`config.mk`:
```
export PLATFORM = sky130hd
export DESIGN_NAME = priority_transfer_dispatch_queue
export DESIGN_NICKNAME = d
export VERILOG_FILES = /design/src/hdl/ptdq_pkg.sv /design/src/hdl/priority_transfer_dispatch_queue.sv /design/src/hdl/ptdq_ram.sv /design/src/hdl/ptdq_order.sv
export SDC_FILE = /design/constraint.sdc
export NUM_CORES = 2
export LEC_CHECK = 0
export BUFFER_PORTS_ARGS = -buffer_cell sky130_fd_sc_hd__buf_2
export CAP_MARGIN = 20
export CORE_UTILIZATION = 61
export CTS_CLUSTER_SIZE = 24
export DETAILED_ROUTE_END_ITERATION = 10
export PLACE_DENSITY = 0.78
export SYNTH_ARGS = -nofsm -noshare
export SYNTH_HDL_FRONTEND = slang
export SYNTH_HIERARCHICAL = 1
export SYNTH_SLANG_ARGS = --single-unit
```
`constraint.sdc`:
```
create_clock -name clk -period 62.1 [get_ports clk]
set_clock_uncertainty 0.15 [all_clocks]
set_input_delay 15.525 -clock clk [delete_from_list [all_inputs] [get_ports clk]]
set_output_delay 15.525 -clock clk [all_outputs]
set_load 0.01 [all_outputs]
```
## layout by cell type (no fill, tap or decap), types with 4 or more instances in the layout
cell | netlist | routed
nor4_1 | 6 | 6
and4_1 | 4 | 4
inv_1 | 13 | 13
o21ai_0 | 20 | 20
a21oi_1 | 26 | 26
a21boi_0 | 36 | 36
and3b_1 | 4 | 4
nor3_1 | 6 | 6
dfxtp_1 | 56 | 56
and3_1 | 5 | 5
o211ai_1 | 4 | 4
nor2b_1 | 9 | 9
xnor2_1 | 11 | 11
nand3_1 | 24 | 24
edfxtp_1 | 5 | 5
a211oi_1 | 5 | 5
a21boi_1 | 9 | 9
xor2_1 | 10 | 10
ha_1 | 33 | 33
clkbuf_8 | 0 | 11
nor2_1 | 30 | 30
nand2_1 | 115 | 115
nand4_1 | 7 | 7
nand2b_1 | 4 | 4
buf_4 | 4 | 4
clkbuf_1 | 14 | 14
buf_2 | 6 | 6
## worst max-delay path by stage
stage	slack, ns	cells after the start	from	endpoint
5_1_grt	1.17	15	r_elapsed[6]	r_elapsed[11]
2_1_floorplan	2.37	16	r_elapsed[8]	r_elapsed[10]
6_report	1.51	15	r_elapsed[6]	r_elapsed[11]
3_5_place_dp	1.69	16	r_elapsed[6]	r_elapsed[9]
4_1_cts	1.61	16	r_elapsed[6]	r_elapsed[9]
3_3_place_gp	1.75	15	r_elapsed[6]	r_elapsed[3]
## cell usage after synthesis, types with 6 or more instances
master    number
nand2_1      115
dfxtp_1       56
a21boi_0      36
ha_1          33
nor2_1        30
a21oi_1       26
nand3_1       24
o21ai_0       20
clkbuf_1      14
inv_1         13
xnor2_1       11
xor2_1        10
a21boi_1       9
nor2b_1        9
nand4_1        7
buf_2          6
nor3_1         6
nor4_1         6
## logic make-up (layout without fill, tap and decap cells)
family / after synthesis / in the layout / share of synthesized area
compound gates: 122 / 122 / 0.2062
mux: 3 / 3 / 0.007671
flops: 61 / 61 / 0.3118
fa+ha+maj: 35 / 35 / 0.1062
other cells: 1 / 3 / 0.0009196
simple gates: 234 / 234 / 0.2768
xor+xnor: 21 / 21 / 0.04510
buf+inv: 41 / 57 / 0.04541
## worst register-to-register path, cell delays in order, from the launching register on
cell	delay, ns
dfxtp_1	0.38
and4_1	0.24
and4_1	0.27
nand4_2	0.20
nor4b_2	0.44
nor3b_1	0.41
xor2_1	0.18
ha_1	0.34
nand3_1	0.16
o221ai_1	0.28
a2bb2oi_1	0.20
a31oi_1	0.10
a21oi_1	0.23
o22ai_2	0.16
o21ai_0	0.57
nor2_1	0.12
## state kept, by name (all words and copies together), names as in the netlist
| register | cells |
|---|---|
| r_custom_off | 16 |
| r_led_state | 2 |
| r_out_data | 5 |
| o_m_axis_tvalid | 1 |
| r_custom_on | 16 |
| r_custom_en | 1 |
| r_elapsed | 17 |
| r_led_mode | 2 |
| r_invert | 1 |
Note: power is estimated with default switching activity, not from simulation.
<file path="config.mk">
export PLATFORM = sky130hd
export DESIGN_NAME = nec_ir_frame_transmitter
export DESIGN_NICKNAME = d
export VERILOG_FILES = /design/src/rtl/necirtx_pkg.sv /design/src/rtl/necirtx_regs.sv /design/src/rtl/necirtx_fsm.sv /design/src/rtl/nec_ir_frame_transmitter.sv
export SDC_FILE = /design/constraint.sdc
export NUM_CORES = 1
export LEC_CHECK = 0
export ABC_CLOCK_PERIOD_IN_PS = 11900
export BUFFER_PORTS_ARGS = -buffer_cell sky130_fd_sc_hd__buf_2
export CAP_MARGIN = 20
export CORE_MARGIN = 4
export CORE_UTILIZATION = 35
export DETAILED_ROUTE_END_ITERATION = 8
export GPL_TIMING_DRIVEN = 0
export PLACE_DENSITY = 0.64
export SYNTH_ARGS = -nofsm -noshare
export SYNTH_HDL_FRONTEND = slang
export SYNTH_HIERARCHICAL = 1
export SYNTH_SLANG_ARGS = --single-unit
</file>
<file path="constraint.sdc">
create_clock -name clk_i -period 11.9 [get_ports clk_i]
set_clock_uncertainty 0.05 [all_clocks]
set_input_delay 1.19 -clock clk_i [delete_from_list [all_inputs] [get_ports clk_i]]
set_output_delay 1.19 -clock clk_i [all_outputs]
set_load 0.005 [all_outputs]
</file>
== == ==
Search the data above for lines holding "worst" and copy each of them.

## worst max-delay path by stage
## worst register-to-register path, cell delays in order, from the launching register on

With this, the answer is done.